An alternative solution as shown in fig. 3, is that the foundation consists of a single, cylindrical or otherwise appropriately designed pipe 11 with a diameter approximately equal to the circular formation's 1 mean diameter. The pipe 11 is placed in the continuous recess or recess 4 which the drill holes 2, 2' form. The pipe 11 does not need to have a platform as a mast 10 for the wind turbine can be attached directly to the top of the pipe 11 which comes above the ground.
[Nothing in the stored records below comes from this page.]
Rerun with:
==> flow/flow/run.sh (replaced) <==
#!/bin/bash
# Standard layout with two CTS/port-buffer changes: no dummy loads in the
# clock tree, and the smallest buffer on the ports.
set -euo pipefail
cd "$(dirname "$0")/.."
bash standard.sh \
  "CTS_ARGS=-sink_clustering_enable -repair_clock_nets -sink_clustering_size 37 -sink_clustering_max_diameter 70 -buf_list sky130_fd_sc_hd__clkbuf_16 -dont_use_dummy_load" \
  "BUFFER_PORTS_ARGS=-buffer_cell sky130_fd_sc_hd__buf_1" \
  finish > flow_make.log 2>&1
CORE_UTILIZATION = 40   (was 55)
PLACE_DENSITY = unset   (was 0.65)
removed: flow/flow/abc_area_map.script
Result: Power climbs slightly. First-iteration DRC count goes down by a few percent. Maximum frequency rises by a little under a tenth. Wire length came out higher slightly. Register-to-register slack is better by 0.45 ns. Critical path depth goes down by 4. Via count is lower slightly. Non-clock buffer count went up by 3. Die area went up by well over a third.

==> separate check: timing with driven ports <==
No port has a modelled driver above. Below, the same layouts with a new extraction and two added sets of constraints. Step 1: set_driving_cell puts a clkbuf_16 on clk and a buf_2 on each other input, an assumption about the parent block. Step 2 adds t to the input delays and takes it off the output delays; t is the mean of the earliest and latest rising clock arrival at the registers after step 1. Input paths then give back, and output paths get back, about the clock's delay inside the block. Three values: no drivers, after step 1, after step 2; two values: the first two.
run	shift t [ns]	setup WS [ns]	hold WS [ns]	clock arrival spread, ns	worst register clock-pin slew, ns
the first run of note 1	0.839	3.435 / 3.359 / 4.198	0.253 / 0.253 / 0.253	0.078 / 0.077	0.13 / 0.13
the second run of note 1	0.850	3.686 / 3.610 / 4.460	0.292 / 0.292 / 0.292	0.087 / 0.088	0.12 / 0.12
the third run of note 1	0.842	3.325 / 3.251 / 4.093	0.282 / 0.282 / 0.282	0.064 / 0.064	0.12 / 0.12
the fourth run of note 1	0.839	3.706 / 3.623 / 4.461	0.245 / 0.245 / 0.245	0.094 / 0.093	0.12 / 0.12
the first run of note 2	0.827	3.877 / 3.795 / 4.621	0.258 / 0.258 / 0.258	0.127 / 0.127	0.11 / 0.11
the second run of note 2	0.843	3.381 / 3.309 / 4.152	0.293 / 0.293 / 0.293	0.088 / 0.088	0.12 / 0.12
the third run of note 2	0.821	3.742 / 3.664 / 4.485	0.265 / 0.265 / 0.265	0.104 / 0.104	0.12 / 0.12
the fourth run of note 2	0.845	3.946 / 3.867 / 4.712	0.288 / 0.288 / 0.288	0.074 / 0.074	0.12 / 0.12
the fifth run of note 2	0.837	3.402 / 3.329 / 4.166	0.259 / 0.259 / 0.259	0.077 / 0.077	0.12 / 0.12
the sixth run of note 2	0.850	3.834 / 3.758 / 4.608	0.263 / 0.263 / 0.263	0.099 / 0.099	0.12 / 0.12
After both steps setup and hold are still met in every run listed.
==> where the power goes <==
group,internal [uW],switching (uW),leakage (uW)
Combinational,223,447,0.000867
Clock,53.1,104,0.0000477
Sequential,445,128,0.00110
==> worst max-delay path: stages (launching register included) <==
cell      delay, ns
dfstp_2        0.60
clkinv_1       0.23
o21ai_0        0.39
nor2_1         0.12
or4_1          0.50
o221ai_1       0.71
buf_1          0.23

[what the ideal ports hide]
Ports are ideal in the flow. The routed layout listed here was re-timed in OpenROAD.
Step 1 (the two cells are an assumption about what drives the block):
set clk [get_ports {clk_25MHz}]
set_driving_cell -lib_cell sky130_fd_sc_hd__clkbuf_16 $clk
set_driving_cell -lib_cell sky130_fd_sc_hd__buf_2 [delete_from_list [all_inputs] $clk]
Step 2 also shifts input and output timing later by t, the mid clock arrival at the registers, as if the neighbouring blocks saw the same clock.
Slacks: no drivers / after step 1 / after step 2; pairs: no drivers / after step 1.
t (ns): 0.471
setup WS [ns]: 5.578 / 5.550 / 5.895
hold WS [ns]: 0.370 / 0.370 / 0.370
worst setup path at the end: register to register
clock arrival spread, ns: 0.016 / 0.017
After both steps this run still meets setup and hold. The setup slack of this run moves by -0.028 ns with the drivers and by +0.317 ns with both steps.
Context: an optimization exercise on an open-source flow, tuned for small area, a short achievable clock period and few clock cycles per item. The choices shown serve that exercise and are no tape-out recipe.
The RTL was checked by simulation tests, not by an equivalence proof against the original design.
Power is estimated from default activity; no workload was simulated.

$ cat flow/config.mk
export PLATFORM = sky130hd
export DESIGN_NAME = kmeans_top
export DESIGN_NICKNAME = kmeans_top
export VERILOG_FILES = /design/flow/design.v
export SDC_FILE = /design/flow/constraint.sdc
export NUM_CORES = 4
export LEC_CHECK = 0
export ABC_AREA = 1
export CAP_MARGIN = 20
export CORE_MARGIN = 2
export CORE_UTILIZATION = 40
export CTS_BUF_LIST = sky130_fd_sc_hd__clkbuf_8
export SETUP_SLACK_MARGIN = 3.3
export SLEW_MARGIN = 20
$ cat flow/constraint.sdc
create_clock -name core_clock -period 5.5 [get_ports {clk}]
set_input_delay 1.1000 -clock core_clock [delete_from_list [all_inputs] [get_ports {clk}]]
set_output_delay 1.1000 -clock core_clock [all_outputs]
set_load 0.01 [all_outputs]
From an optimization exercise on the open Yosys and OpenROAD flow, aimed at small area, a short achievable clock period and few clock cycles per item; shortcuts taken in it are not production practice. Only simulation tests tie the RTL to the original design; equivalence was not proved.

Setup of P:
Design q16_16_fixed_point_alu, start of the top module:
module q16_16_fixed_point_alu (
   input  logic                                 clock,
   input  logic                                 reset,
   input  logic                                 req_valid,
   output logic                                 req_ready,
   input  logic [q16_pkg::OpWidth-1:0]          req_type,
   input  logic signed [q16_pkg::DataWidth-1:0] operand_a,
   input  logic signed [q16_pkg::DataWidth-1:0] operand_b,
   output logic                                 rsp_valid,
   input  logic                                 rsp_ready,
   output logic signed [q16_pkg::DataWidth-1:0] result_value,
   output logic [q16_pkg::StatWidth-1:0]        status
);
   localparam logic [1:0] KMul  = 2'd0;    
   localparam logic [1:0] KDiv  = 2'd1;
   localparam logic [1:0] KRem  = 2'd2;
   localparam logic [1:0] KZero = 2'd3;
   logic [31:0] aq, bq;
   logic [2:0]  opq;
   logic        sbq;       
   logic        bzq;       
   logic        e_busy, e_first, e_ovf, e_nost;
   logic [4:0]  e_cnt;
   logic [66:0] S;         
   logic        f_valid, f_s, f_ovf, f_div0;
   logic [1:0]  f_kind;
   logic is_add, is_sub, is_mul, is_div, is_rem, is_zero, is_dr;
   assign is_add  = (opq == q16_pkg::OpAdd);
   assign is_sub  = (opq == q16_pkg::OpSub);
   assign is_mul  = (opq == q16_pkg::OpMul);
   assign is_div  = (opq == q16_pkg::OpDiv);
   assign is_rem  = (opq == q16_pkg::OpRem);
   assign is_zero = (opq[2] & (opq[1] | opq[0]));
   assign is_dr   = is_div | is_rem;
   logic e_done, e_adv, cap;
   always_comb begin
  ...
clock: 12.0 ns
lec_check: 0
abc_area: 1
cap_margin: 20
core_margin: 2
core_utilization: 55
setup_slack_margin: 5
slew_margin: 20
run.sh (not shown) runs the stock make flow with config.mk's settings and CLKGATE_MAP_FILE= SYNTH_SCRIPT=/design/flow/synth_recipe.tcl, a recipe that flattens the netlist after the stock synthesis.
P: no failed stages, no open violations at the end
Testbench counts of P, summed over its fixed seeds: cycles 14,006, ops 4,800.
[inputs] Q vs P
--- a/flow/design.v
+++ b/flow/design.v
@@ -161,56 +161,72 @@
       logic [5:0]  l;
       y = x ^ {32{x[31]}};
       l = 6'd0;
       for (int i = 0; i < 32; i++) if (y[i]) l = i + 1;
       len_sig = l;
    endfunction
    logic [31:0] amag, bmag;
    logic [5:0]  la, lb;
    logic signed [7:0] z, la_s, lb_s, sa_s;
-   logic [3:0]  ssel;      
+   logic [2:0]  ssel;      
    logic        preovf;
    logic [4:0]  steps;
    logic [66:0] sinit;
    assign amag = aq[31] ? (~aq + 32'd1) : aq;
    assign bmag = bq[31] ? (~bq + 32'd1) : bq;
    assign la   = len_sig(operand_a);
    assign lb   = len_sig(operand_b);
    logic [5:0] la_q, lb_q;
    always_comb begin
       la_s = {2'b00, la_q};
       lb_s = {2'b00, lb_q};
       sa_s = {7'd0, aq[31]};
-      z = (is_div ? 8'sd18 : 8'sd31) - la_s - sa_s + lb_s;
+      z = (is_div ? 8'sd18 : 8'sd35) - la_s - sa_s + lb_s;
       preovf = is_div & z[7];
-      if (z >= 8'sd32)      ssel = 4'd8;
-      else if (z[7])        ssel = 4'd0;
-      else                  ssel = {1'b0, z[4:2]};
+      if (z >= 8'sd36 && !is_div) ssel = 3'd6;
+      else if (z >= 8'sd30)       ssel = 3'd5;
+      else if (z >= 8'sd24)       ssel = 3'd4;
+      else if (z >= 8'sd18)       ssel = 3'd3;
+      else if (z >= 8'sd12)       ssel = 3'd2;
+      else if (z >= 8'sd6)        ssel = 3'd1;
+      else                        ssel = 3'd0;
+      case (ssel)
+         3'd0: steps = 5'd12;
+         3'd1: steps = 5'd10;
+         3'd2: steps = 5'd8;
+         3'd3: steps = 5'd6;
+         3'd4: steps = 5'd4;
+         3'd5: steps = 5'd2;
+         default: steps = 5'd0;
+      endcase
       if (preovf) steps = 5'd0;
-      else        steps = (is_div ? 5'd18 : 5'd16) - {ssel, 1'b0};
    end
    always_comb begin
-      sinit = is_div ? ({35'd0, amag} << (17 + 4 * ssel)) : ({35'd0, amag} << (4 + 4 * ssel));
+      sinit = is_div ? ({35'd0, amag} << (17 + 6 * ssel)) : ({35'd0, amag} << (6 * ssel));
    end
-   logic [31:0] r1, r2;
-   logic [32:0] t1, t2;
-   logic        q1, q2;
-   logic [30:0] rem1, rem2;
+   logic [31:0] r1, r2, r3;
+   logic [32:0] t1, t2, t3;
+   logic        q1, q2, q3;
+   logic [30:0] rem1, rem2, rem3;
    logic [66:0] snext_div;
    assign r1   = {S[66:36], S[35]};
    assign t1   = {1'b0, r1} - {1'b0, bq};
    assign q1   = ~t1[32];
    assign rem1 = q1 ? t1[30:0] : r1[30:0];
    assign r2   = {rem1, S[34]};
    assign t2   = {1'b0, r2} - {1'b0, bq};
    assign q2   = ~t2[32];
    assign rem2 = q2 ? t2[30:0] : r2[30:0];
-   assign snext_div = {rem2, S[33:0], q1, q2};
+   assign r3   = {rem2, S[33]};
+   assign t3   = {1'b0, r3} - {1'b0, bq};
+   assign q3   = ~t3[32];
+   assign rem3 = q3 ? t3[30:0] : r3[30:0];
+   assign snext_div = {rem3, S[32:0], q1, q2, q3};
    always_ff @(posedge clock) begin
       if (cap) begin
          aq    <= a_in;
          bq    <= b_in;
          opq   <= req_type;
          sbq   <= operand_b[31];
          bzq   <= (operand_b == 32'd0);
          e_cnt <= {3'd0, mj_in};
          la_q  <= la;
==> summary.txt <==
- The non-clock buffer count in the final layout of Q exceeds that of P by about 40%.
- Diff Q and P: final cell area excluding filler cells lower in P
- In the tables for Q and P, count of standard-cell rows reads lower with P.
- Q ends up with a time the worst path needs with I/O delays and setup that is 0.48 ns higher than in P.
- Against P as the reference, Q delivers a higher core utilization.
- Number of logic inverters in the finished layout, Q and P: lower on P
- Delta (Q minus P): global-route usage over all layers went up; final HPWL from detailed placement rose by 12000 µm; routed via count divided by cell count essentially unchanged; largest net degree at the start of global routing saw a decrease.
- Higher layout clock buffer count was reported by Q, not P.
- In Q relative to P, area after synthesis had gone up by a little under 10%.
- Row tightest slew margin relative to the limit: Q higher / P lower
Testbench counts of Q, summed over its fixed seeds: cycles 11,712, ops 4,800.

## separate check: timing with driven ports
The flow's constraints put no driver on any port. The routed layouts listed below were extracted and timed again, unchanged, in two steps.
Step 1 (the two cells are an assumption about what drives the block):
set clk [get_ports {clock}]
set_driving_cell -lib_cell sky130_fd_sc_hd__clkbuf_16 $clk
set_driving_cell -lib_cell sky130_fd_sc_hd__buf_2 [delete_from_list [all_inputs] $clk]
Step 2 adds t to the input delays and takes it off the output delays; t is the mean of the earliest and latest rising clock arrival at the registers after step 1. Input paths then give back, and output paths get back, about the clock's delay inside the block.
Three values: no drivers, after step 1, after step 2; two values: the first two.
run | t (ns) | setup WS [ns] | hold slack, ns | worst setup path at the end | cell pins on the clock port's net
P | 0.550 | 4.934 / 4.865 / 4.948 | 0.514 / 0.514 / 0.514 | input to register | 1
Q | 0.563 | 4.452 / 4.452 / 4.452 | 0.491 / 0.491 / 0.491 | register to register | 1
After both steps every run listed still meets setup and hold.
From an optimization exercise on the open Yosys and OpenROAD flow, aimed at small area, a short achievable clock period and few clock cycles; shortcuts taken in it are not production practice. Only simulation tests tie the RTL to the original design; equivalence was not proved.

// kepler_equation_solver_unit
module kepler_equation_solver_unit #(
	parameter int MAX_ITERATIONS = 30
) (
	input  logic             clk,
	input  logic             arst_n,
	input  logic             start,
	output logic             busy,
	input  logic [31:0]      mean_anomaly,
	input  logic [27:0]      eccentricity,
	output logic             done,
	output logic [31:0]      eccentric_anomaly,
	output logic [4:0]       step_count,
	output logic             converged,
	input  logic             psel,
	input  logic             penable,
	input  logic             pwrite,
	input  logic [2:0]       paddr,
	input  logic [31:0]      pwdata,
	output logic [31:0]      prdata,
	output logic             pready
);
Size in the first run: ~11000 cells after synthesis, about 740 flip-flops, about 170 I/O pins, about 0.093 sq mm of cells after synthesis.
Settings: LEC_CHECK=0, CAP_MARGIN=20, CORE_MARGIN=2, CORE_UTILIZATION=40, SETUP_SLACK_MARGIN=3, SLEW_MARGIN=20; clock period 13.0 ns.
run.sh (not shown) runs the stock make flow with config.mk's settings and CLKGATE_MAP_FILE= SYNTH_SCRIPT=/design/flow/synth_recipe.tcl, a recipe that flattens the netlist after the stock synthesis.
The starting point finished with timing, DRC and antenna clean.
Testbench counts at the start, summed over its fixed seeds: cycles 135,351.
==> next run, changes <==
SETUP_SLACK_MARGIN = unset   (was 3)
- The new run passed the timing, design-rule and antenna checks
- die area does not change
- clock skew stays flat
- setup slack degrades by 1.5 ns


Setup of v6:
kepler_equation_solver_unit, a different RTL version from the one above (not shown whole).
For scale: ~9,900 cells after synthesis, roughly 1,300 flip-flops.
export LEC_CHECK = 0
export CAP_MARGIN = 20
export CORE_MARGIN = 2
export CORE_UTILIZATION = 40
export SLEW_MARGIN = 20
create_clock -name core_clock -period 13.0 [get_ports {clk}]
standard.sh (not shown) runs the stock make flow with config.mk's settings and CLKGATE_MAP_FILE= SYNTH_SCRIPT=/design/flow/synth_recipe.tcl, a recipe that flattens the netlist after the stock synthesis.
==> flow/flow/run.sh <==
#!/bin/bash
set -euo pipefail
bash standard.sh finish SETUP_SLACK_MARGIN=8 > flow_make.log 2>&1
v6 finished every stage and its layout cleared the timing, design-rule and antenna checks.
Testbench counts of v6, summed over its fixed seeds: cycles 123,189.
## Diff of input files: v7 against v6
==> flow/flow/run.sh <==
#!/bin/bash
set -euo pipefail
bash standard.sh finish SETUP_SLACK_MARGIN=7 > flow_make.log 2>&1
### Flow results
- Highest fanout seen on the critical path ends up lower on v6.
- v6 -> v7: cell area decreased by a few percent
- Changes observed in v7 relative to v6: wire length of the first global-routing pass went down by about 1.7%; overall global routing resource usage went down by 0.53 points.
- Post-layout minimum cycle time in v7 is 0.91 ns higher than in v6


== run A ==
Another version of the RTL of kepler_equation_solver_unit (not shown whole).
Size: ~1300 flip-flops, roughly 0.10 mm2 of cells after synthesis.
make LEC_CHECK=0 CAP_MARGIN=20 CORE_MARGIN=2 CORE_UTILIZATION=40 SETUP_SLACK_MARGIN=5 SLEW_MARGIN=20 finish   # period 13.0 ns
run.sh (not shown) runs the stock make flow with config.mk's settings and CLKGATE_MAP_FILE= SYNTH_SCRIPT=/design/flow/synth_recipe.tcl, a recipe that flattens the netlist after the stock synthesis.
Stock flow here: none of the scripts above is used.
Having completed the whole flow, run A delivered a layout that passed the timing, design-rule and antenna checks.
Testbench counts of run A, summed over its fixed seeds: cycles 123,624.
Source: an optimization exercise on an open RTL-to-GDS flow (aim: small area, a short achievable clock period and few clock cycles). Production flows keep margins and buffers that such runs may drop.
In this exercise RTL edits were held to simulation tests only and were not proved equivalent to the original.

==> run a <==
==> flow/design.v (excerpt) <==
module gru_cell #(
    parameter int DATA_WIDTH     = 32,
    parameter int FRAC_BITS      = 16,
    parameter int GRU_UNITS      = 3,
    parameter int INPUT_FEATURES = 3,
    parameter int CELL_INDEX     = 0
) (
    input  logic                                   clk,
    input  logic                                   rst,
    input  logic                                   i_start_cell,
    output logic                                   o_done_cell,
    input  logic                                   i_computation_phase,
    input  logic [INPUT_FEATURES*DATA_WIDTH-1:0]   i_input_vector_flat,
    input  logic [GRU_UNITS*DATA_WIDTH-1:0]        i_prev_hidden_state_flat,
    input  logic [GRU_UNITS*DATA_WIDTH-1:0]        i_r_modified_hidden_flat,
    input  logic [INPUT_FEATURES*DATA_WIDTH-1:0]   i_Wr_flat,
    input  logic [INPUT_FEATURES*DATA_WIDTH-1:0]   i_Wz_flat,
    input  logic [INPUT_FEATURES*DATA_WIDTH-1:0]   i_Wh_flat,
    input  logic [GRU_UNITS*DATA_WIDTH-1:0]        i_Ur_flat,
    input  logic [GRU_UNITS*DATA_WIDTH-1:0]        i_Uz_flat,
    input  logic [GRU_UNITS*DATA_WIDTH-1:0]        i_Uh_flat,
    input  logic signed [DATA_WIDTH-1:0]           i_br,
    input  logic signed [DATA_WIDTH-1:0]           i_bz,
    input  logic signed [DATA_WIDTH-1:0]           i_bh,
    output logic signed [DATA_WIDTH-1:0]           o_new_hidden_state
);
export LEC_CHECK = 0
export CAP_MARGIN = 20
export CORE_MARGIN = 2
export CORE_UTILIZATION = 40
export SLEW_MARGIN = 20
create_clock -name core_clock -period 10.0 [get_ports {clk}]
standard.sh (not shown) runs the stock make flow with config.mk's settings and CLKGATE_MAP_FILE= SYNTH_SCRIPT=/design/flow/synth_recipe.tcl, a recipe that flattens the netlist after the stock synthesis.
==> flow/flow/run.sh <==
#!/bin/bash
set -euo pipefail
export BUFFER_PORTS_ARGS="-buffer_cell sky130_fd_sc_hd__buf_1"
export SETUP_SLACK_MARGIN=6.4
export TNS_END_PERCENT=100
bash standard.sh > standard.log 2>&1
==> run b: changes against run a <==
==> flow/flow/run.sh (replaced) <==
#!/bin/bash
set -euo pipefail
export BUFFER_PORTS_ARGS="-buffer_cell sky130_fd_sc_hd__buf_1"
export SETUP_SLACK_MARGIN=6
export TNS_END_PERCENT=100
bash standard.sh > standard.log 2>&1
==> run c: changes against run a <==
==> flow/flow/run.sh (replaced) <==
#!/bin/bash
set -euo pipefail
export BUFFER_PORTS_ARGS="-buffer_cell sky130_fd_sc_hd__buf_1"
export SETUP_SLACK_MARGIN=6
export TNS_END_PERCENT=100
bash standard.sh > standard.log 2>&1
--- a/flow/config.mk
+++ b/flow/config.mk
@@ -7,5 +7,5 @@
 export LEC_CHECK = 0
 export CAP_MARGIN = 20
 export CORE_MARGIN = 2
-export CORE_UTILIZATION = 40
+export CORE_UTILIZATION = 45
 export SLEW_MARGIN = 20
==> comparison <==
Against run b, the die area of run c is smaller by 11%. Fmax, highest first: run c, run a, run b. Run c completed without violations. Run a finished but failed the layout checks on antenna violations, max-slew violations. Run b ran to the end with no violations. Against run a, the final cell count of run c is smaller by about 6%. Global-route usage: run b < run a < run c. Against run a, the via count of run c is smaller by about 3%. The highest first-iteration DRC count belongs to run c, the lowest to run b.
Testbench counts of run a, summed over its fixed seeds: cycles 13,432.
Testbench counts of run b, summed over its fixed seeds: cycles 13,432.
Testbench counts of run c, summed over its fixed seeds: cycles 13,432.

==> inputs of lagoon <==
gru_cell, a different RTL version from the one above (not shown whole).
export LEC_CHECK = 0
export CAP_MARGIN = 20
export CORE_MARGIN = 2
export CORE_UTILIZATION = 40
export SETUP_SLACK_MARGIN = 5
export SLEW_MARGIN = 20
export TNS_END_PERCENT = 100
create_clock -name core_clock -period 10.0 [get_ports {clk}]
run.sh (not shown) runs the stock make flow with config.mk's settings and CLKGATE_MAP_FILE= SYNTH_SCRIPT=/design/flow/synth_recipe.tcl, a recipe that flattens the netlist after the stock synthesis.
Stock flow here: none of the scripts above is used.
==> inputs of sierra, as changes to lagoon <==
--- a/flow/design.v
+++ b/flow/design.v
@@ -1263,15 +1263,15 @@
     assign csa_c = (base & s_q[34:0]) | (base & c_q[34:0]) | (s_q[34:0] & c_q[34:0]);
     assign acc_n = {csa_s, 1'b1} + {csa_c[33:0], 1'b0, cy_q};
     assign acc_p = base + 35'h0_7FFF_FFFF;
     assign acc_m = base - 35'h0_8000_0000;
     assign acc_d = !ovf ? acc_n[35:1] : q48[47] ? acc_m : acc_p;
     assign bias_sel = ph_q ? ((cnt_q == 5'd0 || cnt_q == 5'd1) ? i_bz : i_bh) : i_br;
     assign last     = ph_q ? (cnt_q == 5'd16) : (cnt_q == 5'd8);
-    assign out_d = f_sig_q ? {15'd0, sig_v} : f_fin_q ? acc_n[32:1] : f_hold_q ? out_q : bias_sel;
+    assign out_d = f_sig_q ? {15'd0, sig_v} : f_fin_q ? acc_d[31:0] : f_hold_q ? out_q : bias_sel;
     always_comb begin
         state_d = state_q;
         cnt_d   = cnt_q;
         done_d  = done_q;
         armed_d = armed_q | !i_start_cell;
         if (begin_req) begin
             state_d = ST_RUN;
- SETUP_SLACK_MARGIN: 5 -> default
- TNS_END_PERCENT: 100 -> default
==> inputs of yarrow, as changes to lagoon <==
--- a/flow/design.v
+++ b/flow/design.v
@@ -1263,15 +1263,15 @@
     assign csa_c = (base & s_q[34:0]) | (base & c_q[34:0]) | (s_q[34:0] & c_q[34:0]);
     assign acc_n = {csa_s, 1'b1} + {csa_c[33:0], 1'b0, cy_q};
     assign acc_p = base + 35'h0_7FFF_FFFF;
     assign acc_m = base - 35'h0_8000_0000;
     assign acc_d = !ovf ? acc_n[35:1] : q48[47] ? acc_m : acc_p;
     assign bias_sel = ph_q ? ((cnt_q == 5'd0 || cnt_q == 5'd1) ? i_bz : i_bh) : i_br;
     assign last     = ph_q ? (cnt_q == 5'd16) : (cnt_q == 5'd8);
-    assign out_d = f_sig_q ? {15'd0, sig_v} : f_fin_q ? acc_n[32:1] : f_hold_q ? out_q : bias_sel;
+    assign out_d = f_sig_q ? {15'd0, sig_v} : f_fin_q ? acc_d[31:0] : f_hold_q ? out_q : bias_sel;
     always_comb begin
         state_d = state_q;
         cnt_d   = cnt_q;
         done_d  = done_q;
         armed_d = armed_q | !i_start_cell;
         if (begin_req) begin
             state_d = ST_RUN;
==> flow/flow/run.sh (new file) <==
#!/bin/bash
set -euo pipefail
export BUFFER_PORTS_ARGS="-buffer_cell sky130_fd_sc_hd__buf_1"
bash standard.sh > standard.log 2>&1
==> flow/standard.sh (new file) <==
#!/bin/bash
# synth_recipe.tcl (not shown) runs the flow's synth.tcl, then flattens the netlist and writes it again
# the make line also repeats each setting of config.mk as NAME=value (left out here)
make -C /OpenROAD-flow-scripts/flow DESIGN_CONFIG=/design/flow/config.mk WORK_HOME=/design/flow/orfs CLKGATE_MAP_FILE= SYNTH_SCRIPT=/design/flow/synth_recipe.tcl "${@:-finish}"
- SETUP_SLACK_MARGIN: 5 -> default
- TNS_END_PERCENT: 100 -> default
removed: flow/run.sh
==> run summary <==
* Outcome: timing/DRC/antenna clean
* Most area-consuming cells after synthesis: fa_1 (22%), dfxtp_1 (11%), a22oi_1 (10%)
* Slowest-stage cell, CP: a222oi_1
* Simple-gate portion of the synthesized area at 0.08705
* Register area at 0.005425 mm^2
* Met2 usage at 0.7164
* Inverter count at 419
* Met3 wire length at 47.81 mm
* Met1 Track Usage GR at 0.6210
* Adder-cell share of the synthesized area at 0.2650
* Chip width at 328.0 um
* Largest net degree at the start of global routing at 89
the above is filed under lagoon

==> run summary <==
* Most area-consuming cells after synthesis: fa_1 (22%), dfxtp_1 (12%), a22oi_1 (11%)
* Inverter count at 385
* Outcome: timing/DRC/antenna clean
* Chip width at 326.5 um
* Register area at 0.005421 mm^2
* Largest net degree at the start of global routing at 136
* Slowest-stage cell, CP: a2111oi_0
* Met2 usage at 0.7268
* Adder-cell share of the synthesized area at 0.2674
* Met1 Track Usage GR at 0.6244
the above is filed under sierra

==> run summary <==
* Simple-gate portion of the synthesized area at 0.08134
* Outcome: timing/DRC/antenna clean
* Adder-cell share of the synthesized area at 0.2674
* Register area at 0.005421 mm^2
* Largest net degree at the start of global routing at 135
* Chip width at 326.5 um
* Most area-consuming cells after synthesis: fa_1 (22%), dfxtp_1 (12%), a22oi_1 (11%)
* Met3 wire length at 46.11 mm
* Met1 Track Usage GR at 0.6410
the above is filed under yarrow

Testbench counts of lagoon, summed over its fixed seeds: cycles 13,432.
Testbench counts of sierra, summed over its fixed seeds: cycles 13,432.
Testbench counts of yarrow, summed over its fixed seeds: cycles 13,432.

## static timing again, ports no longer ideal
The results above use ideal ports. As a check the final layouts listed here were re-extracted and re-timed, cells and wires unchanged. Step 1 assumes that a clkbuf_16 drives the clock port and a buf_2 every other input. Step 2 also shifts input and output timing later by t, the mid clock arrival at the registers, as if the neighbouring blocks saw the same clock. Three values: no drivers, after step 1, after step 2; two values: the first two.
run	t (ns)	slack for setup (ns)	worst setup path after step 2	worst data-port slew with drivers (ns)	cell pins on the clock port's net
run a	0.725	5.863 / 5.863 / 5.325	input to register	0.46	1
run b	0.717	5.830 / 5.887 / 5.171	input to register	0.38	1
run c	0.720	5.893 / 5.893 / 5.276	input to register	0.57	1
lagoon	0.651	4.926 / 4.926 / 4.328	input to register	0.38	1
sierra	0.635	4.185 / 4.185 / 4.185	register to register	0.49	1
yarrow	0.665	4.121 / 4.121 / 4.121	register to register	0.58	1
For run b, which loses most, drivers alone change the setup slack by +0.057 ns; drivers and shift together by -0.659 ns.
The mast 10 is then tubular so that it fits against the pipe 11. The fastening technique will be as described above.

Although the invention as described above is primarily intended for use in connection with foundations for wind turbines, it can of course also be used in connection with foundations for other constructions.

Claims (4)

1. Procedure for fixing a foundation to bedrock, where a recess (4) is formed in the bedrock that forms a geometric formation (1) adapted to the foundation, and where at least parts (7, 11) of the foundation are placed and embedded in the recess (4), characterized in that for the design of the recess (4) a number of closely spaced or overlapping drill holes (2, 2') are drilled. 2. Method according to claim 1, characterized in that the geometric formation (1) is designed as a closed curve, e.g. circular, elliptical or polygonal. 3. Device for use when fixing a foundation to bedrock, comprising an anchoring part (7, 11) formed as part of the foundation designed to be placed and embedded in a formation formed in advance in the bedrock (F) consisting of a recess (4), adapted to the shape of the anchoring part (7,11), characterized in that the anchoring part is in the form of a single tube (11). 4. Device according to claim 3, characterized in that the anchoring part is equipped with anchoring strengthening elements (8, 9) in the form of knee forms (8) and/or struts (9).